Let's use algebra to represent their current ages and solve the problem. Let's say Liam's current age is L, and Henri's current age is H.
(Answers will be placed at the bottom!)
Currently, Liam is 4 times as old as Henri:
L = 4H
Six years ago, Liam was 10 times as old as Henri:
L - 6 = 10(H - 6)
Now, we have a system of two equations:
L = 4H
L - 6 = 10(H - 6)
Let's solve this system to find their current ages.

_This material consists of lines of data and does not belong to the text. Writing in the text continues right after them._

`config.mk`:
```
export PLATFORM = sky130hd
export DESIGN_NAME = bcd_scan_display
export DESIGN_NICKNAME = d
export VERILOG_FILES = /design/src/rtl/bcd_scan_display_pkg.sv /design/src/rtl/bcd_scan_display_seg7.sv /design/src/rtl/bcd_scan_display.sv
export SDC_FILE = /design/constraint.sdc
export NUM_CORES = 1
export LEC_CHECK = 0
export CORE_ASPECT_RATIO = 0.8
export CORE_MARGIN = 8
export CORE_UTILIZATION = 40
export DETAILED_ROUTE_END_ITERATION = 12
export SYNTH_ARGS = -nofsm -noshare
export SYNTH_HDL_FRONTEND = slang
export SYNTH_HIERARCHICAL = 1
export SYNTH_SLANG_ARGS = --single-unit
```
`constraint.sdc`:
```
create_clock -name clk -period 2.75 [get_ports clk]
set_input_delay 0.55 -clock clk [delete_from_list [all_inputs] [get_ports clk]]
set_output_delay 0.55 -clock clk [all_outputs]
set_load 0.03 [all_outputs]
```
`src/rtl/bcd_scan_display_pkg.sv`:
```
// rtl/bcd_scan_display_pkg.sv - shared widths and active-low 7-segment codes
// Segment bit order is {g,f,e,d,c,b,a}; a 0 lights the segment (common anode).
package bcd_scan_display_pkg;

    localparam int BCD_W = 4;   // one BCD digit, shared with the counter chain
    localparam int SEG_W = 8;   // {dp,g,f,e,d,c,b,a}

    localparam logic [6:0] SEG_0     = 7'b1000000;
    localparam logic [6:0] SEG_1     = 7'b1111001;
    localparam logic [6:0] SEG_2     = 7'b0100100;
    localparam logic [6:0] SEG_3     = 7'b0110000;
    localparam logic [6:0] SEG_4     = 7'b0011001;
    localparam logic [6:0] SEG_5     = 7'b0010010;
    localparam logic [6:0] SEG_6     = 7'b0000010;
    localparam logic [6:0] SEG_7     = 7'b1111000;
    localparam logic [6:0] SEG_8     = 7'b0000000;
    localparam logic [6:0] SEG_9     = 7'b0010000;
    localparam logic [6:0] SEG_DASH  = 7'b0111111;
    localparam logic [6:0] SEG_BLANK = 7'b1111111;

endpackage

```
`src/rtl/bcd_scan_display_seg7.sv`:
```
// rtl/bcd_scan_display_seg7.sv - combinational BCD to active-low 7-segment decoder
// Ports:
//   code : 4-bit BCD code; 10..15 are not decimal digits and show a dash
//   seg  : {g,f,e,d,c,b,a}, active-low
module bcd_to_seg7
    import bcd_scan_display_pkg::*;
(
    input  logic [BCD_W-1:0] code,
    output logic [6:0]       seg
);

    always_comb begin
        seg = SEG_DASH;
        case (code)
            4'd0:    seg = SEG_0;
            4'd1:    seg = SEG_1;
            4'd2:    seg = SEG_2;
            4'd3:    seg = SEG_3;
            4'd4:    seg = SEG_4;
            4'd5:    seg = SEG_5;
            4'd6:    seg = SEG_6;
            4'd7:    seg = SEG_7;
            4'd8:    seg = SEG_8;
            4'd9:    seg = SEG_9;
            default: seg = SEG_DASH;
        endcase
    end

endmodule

```
`src/rtl/bcd_scan_display.sv`:
```
// rtl/bcd_scan_display.sv - time-multiplexed BCD scan driver for a common-anode 7-segment display
// Ports:
//   clk, rst_n : clock; asynchronous active-low reset
//   bcd_in     : N_DIGITS packed BCD digits, digit 0 in bits [3:0]
//   dp_in      : decimal point request per digit, 1 = lit
//   lzb_en     : 1 = blank leading zeros
//   ssd_an     : digit enables, active-low, one digit at a time
//   ssd_seg    : {dp,g,f,e,d,c,b,a}, active-low
//   scan_tick  : one-cycle pulse at the end of every digit slot
module bcd_scan_display
    import bcd_scan_display_pkg::*;
#(
    parameter int N_DIGITS = 4,
    parameter int SCAN_DIV = 100000,
    parameter int DIV_W    = 17
) (
    input  logic                      clk,
    input  logic                      rst_n,
    input  logic [BCD_W*N_DIGITS-1:0] bcd_in,
    input  logic [N_DIGITS-1:0]       dp_in,
    input  logic                      lzb_en,
    output logic [N_DIGITS-1:0]       ssd_an,
    output logic [SEG_W-1:0]          ssd_seg,
    output logic                      scan_tick
);

    localparam int IDX_W = (N_DIGITS > 1) ? $clog2(N_DIGITS) : 1;

    logic [DIV_W-1:0]          pre;
    logic [IDX_W-1:0]          idx;
    logic                      running;
    logic                      last_digit;
    logic [BCD_W*N_DIGITS-1:0] snap_bcd;
    logic [N_DIGITS-1:0]       snap_dp;
    logic                      snap_lzb;

    logic [BCD_W-1:0]          cur_code;
    logic                      cur_dp;
    logic                      cur_blank;
    logic [N_DIGITS-1:0]       an_next;
    logic [6:0]                dec_seg;

    assign scan_tick  = (pre == DIV_W'(SCAN_DIV - 1));
    assign last_digit = (idx == IDX_W'(N_DIGITS - 1));

    always_ff @(posedge clk or negedge rst_n) begin
        if (!rst_n) begin
            pre <= '0;
        end else if (scan_tick) begin
            pre <= '0;
        end else begin
            pre <= pre + 1'b1;
        end
    end

    // idx starts on the last digit so the first tick wraps it to digit 0 and
    // simultaneously opens the first frame (snapshot capture).
    always_ff @(posedge clk or negedge rst_n) begin
        if (!rst_n) begin
            idx      <= IDX_W'(N_DIGITS - 1);
            running  <= 1'b0;
            snap_bcd <= '0;
            snap_dp  <= '0;
            snap_lzb <= 1'b0;
        end else if (scan_tick) begin
            running <= 1'b1;
            idx     <= last_digit ? '0 : idx + 1'b1;
            if (last_digit) begin
                snap_bcd <= bcd_in;
                snap_dp  <= dp_in;
                snap_lzb <= lzb_en;
            end
        end
    end

    // Select the current digit from the frozen snapshot. A digit is blanked
    // only when it and every more-significant digit are zero; digit 0 always shows.
    always_comb begin
        cur_code  = '0;
        cur_dp    = 1'b0;
        an_next   = '1;
        cur_blank = snap_lzb && (idx != '0);
        for (int k = 0; k < N_DIGITS; k++) begin
            if (idx == IDX_W'(k)) begin
                cur_code   = snap_bcd[BCD_W*k +: BCD_W];
                cur_dp     = snap_dp[k];
                an_next[k] = 1'b0;
            end
            if ((IDX_W'(k) >= idx) && (snap_bcd[BCD_W*k +: BCD_W] != '0)) begin
                cur_blank = 1'b0;
            end
        end
    end

    bcd_to_seg7 u_dec (
        .code (cur_code),
        .seg  (dec_seg)
    );

    // Outputs are registered from the already-updated idx, so they trail idx by
    // one clock; they stay dark until the first slot has started.
    always_ff @(posedge clk or negedge rst_n) begin
        if (!rst_n) begin
            ssd_an  <= '1;
            ssd_seg <= '1;
        end else if (running) begin
            ssd_an  <= an_next;
            ssd_seg <= {~cur_dp, (cur_blank ? SEG_BLANK : dec_seg)};
        end else begin
            ssd_an  <= '1;
            ssd_seg <= '1;
        end
    end

endmodule
```
==> impl_metrics.sql <==
INSERT INTO impl_metrics (metric_group, metric, value, unit) VALUES
('run_status', 'status', 'complete, no violations', ''),
('power_and_ir_drop', 'power.static_leakage', '1.458', 'nW'),
('die', 'start_util', '40.99', '%'),
('synthesis', 'yosysUniqueCellTypes', '40', ''),
('synthesis', 'synth_edf_count', '0', ''),
('critical_path', 'arrival', '2810', 'ps'),
('clock_network', 'clk_latency', '300', 'ps'),
('clock_network', 'cts_sinks', '53', ''),
('critical_path', 'critical_path.endpoint_type', 'flip-flop', ''),
('route', 'routed-via-count', '1715', ''),
('clock_network', 'cts_tree', 'done', ''),
('synthesis', 'synth.area.top_cells', 'sky130_fd_sc_hd__dfrtp_1 (38%), sky130_fd_sc_hd__dfstp_2 (14%), sky130_fd_sc_hd__mux2_2 (8.2%), sky130_fd_sc_hd__ha_1 (5.3%), sky130_fd_sc_hd__nand2_1 (3.0%)', ''),
('clock_network', 'path_clk_slew', '90', 'ps'),
('placed_design', 'finalWeightedCongestion', '0.8388', ''),
('power_and_ir_drop', 'vdd_drop_max', '0.1749', 'mV'),
('synthesis', 'syn_inst', '226', ''),
('cells_and_area', 'mostFrequentLayoutCells', 'sky130_fd_sc_hd__dfrtp_1 (39), sky130_fd_sc_hd__clkdlybuf4s50_1 (33), sky130_fd_sc_hd__nand2_1 (21)', ''),
('critical_path', 'rr_worst_depth', '10', ''),
('die', 'io_pins', '36', ''),
('global_route', 'grt.total_usage', '11.43', '%'),
('synthesis', 'synth_top_flop_cell', 'sky130_fd_sc_hd__dfrtp_1', ''),
('critical_path', 'cp_slowest_stage_delay', '590', 'ps'),
('sta', 'tightest_slew', '649.5', 'ps'),
('cells_and_area', 'finalNetCount', '302', ''),
('sta', 'clock.fmax', '387.3', 'MHz'),
('critical_path', 'timing.critical_path.from_type', 'flip-flop', ''),
('sta', 'final_min_period_over_clock_period', '93.90', '%'),
('critical_path', 'reg_to_reg_critical_path_endpoint', 'ssd_seg[0]', ''),
('sta', 'fin_worst_skew', '4.280', 'ps'),
('placed_design', 'placement.io_buffers', '35', ''),
('cells_and_area', 'num_antenna_cells', '0', ''),
('clock_network', 'tritoncts.num_buffers', '5', ''),
('sta', 'slew_violations', '0', ''),
('clock_network', 'cts_max_path_buffers', '2', ''),
('synthesis', 'mappedNetlistNets', '260', ''),
('synthesis', 'synth_largest_type_area_fraction', '37.54', '%'),
('route', 'route.detailed.drc', '0', ''),
('die', 'die-width', '106.1', 'um'),
('sta', 'grt_setup_unrepaired', 'false', ''),
('critical_path', 'cpMaxStageDelayCell', 'sky130_fd_sc_hd__dfstp_2', ''),
('critical_path', 'timing.critical_path.cells', 'inv_1, ha_2, nor2b_2, a221oi_1, o31ai_1, buf_4, or2_4, a21oi_1, nor2_1, or2_2', ''),
('worst_hold_path', 'holdCritPathClass', 'input pin to asynchronous set/reset pin', ''),
('route', 'postRouteWirelength', '4.948', 'mm'),
('clock_network', 'clockRootBuffer', 'sky130_fd_sc_hd__clkbuf_8', ''),
('sta', 'timing.final.setup_violations', '0', ''),
('die', 'core', '6344', 'um2'),
('synthesis', 'synth_area', '2600', 'um2'),
('global_route', 'grt_start_max_net_pins', '54', ''),
('global_route', 'first_global_vias', '1735', ''),
('sta', 'worst_hold_slack', '352.6', 'ps'),
('critical_path', 'critical_path.reg2reg.startpoint', 'idx[0]', ''),
('sta', 'period_minus_slack', '2582', 'ps'),
('die', 'die_height', '88.11', 'um'),
('route', 'wl_per_cell', '14.02', 'um'),
('global_route', 'grt_first_pass_wirelength', '8.597', 'mm'),
('global_route', 'antenna_found_initial', '0', ''),
('critical_path', 'cp_data_required_time', '2980', 'ps'),
('placed_design', 'detailed_place_hpwl', '3.631', 'mm'),
('die', 'die-area', '9352', 'um2'),
('synthesis', 'async_flop_share', '100.0', '%'),
('sta', 'slew_headroom', '56.70', '%'),
('die', 'placementRows', '26', ''),
('synthesis', 'seq_area_frac_synth', '51.68', '%'),
('power_and_ir_drop', 'power-per-cell-area', '399.3', 'nW/um2'),
('route', 'drt_iter0_markers', '61', ''),
('route', 'postRouteAntennaNets', '0', ''),
('sta', 'setup_tns', '0', 'ps'),
('synthesis', 'yosys_warnings', '6', ''),
('synthesis', 'synth_seq_cells', '53', ''),
('cells_and_area', 'drive_gt1_share', '25.65', '%'),
('clock_network', 'cts-hold-fix-buffers', '0', '');
## config.mk

```make
export PLATFORM = sky130hd
export DESIGN_NAME = mem_port_arbiter
export DESIGN_NICKNAME = d
export VERILOG_FILES = /design/src/rtl/mem_port_arbiter_pkg.sv /design/src/rtl/mem_port_arbiter_src_id_fifo.sv /design/src/rtl/mem_port_arbiter.sv
export SDC_FILE = /design/constraint.sdc
export NUM_CORES = 1
export LEC_CHECK = 0
export BUFFER_PORTS_ARGS = -buffer_cell sky130_fd_sc_hd__buf_2
export CAP_MARGIN = 20
export CORE_AREA = 4 4 109 111
export DETAILED_ROUTE_END_ITERATION = 16
export DIE_AREA = 0 0 113 115
export HOLD_SLACK_MARGIN = 0.12
export PLACE_DENSITY = 0.53
export SETUP_SLACK_MARGIN = 0.15
export SLEW_MARGIN = 15
export SYNTH_ARGS = -nofsm -noshare
export SYNTH_HDL_FRONTEND = slang
export SYNTH_SLANG_ARGS = --single-unit
```

## constraint.sdc

```tcl
create_clock -name clk -period 3.4 [get_ports clk]
set_clock_uncertainty 0.2 [all_clocks]
set_input_delay 0.17 -clock clk [delete_from_list [all_inputs] [get_ports clk]]
set_output_delay 0.17 -clock clk [all_outputs]
set_load 0.01 [all_outputs]
```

Step 1: Substitute the value of L from equation (1) into equation (2):
4H - 6 = 10(H - 6)
Step 2: Distribute the 10 on the right side:
4H - 6 = 10H - 60
Step 3: Move all the H terms to one side by subtracting 4H from both sides:
4H - 4H - 6 = 10H - 4H - 60
-6 = 6H - 60
Step 4: Move the constant term to the other side by adding 60 to both sides:
-6 + 60 = 6H - 60 + 60
54 = 6H
Step 5: Solve for H by dividing both sides by 6:
H = 54 / 6
H = 9
Now that we have Henri's current age (H = 9), we can find Liam's current age using equation (1):
L = 4H
L = 4 * 9
L = 36
Therefore, Henri is currently 9 years old, and Liam is currently 36 years old.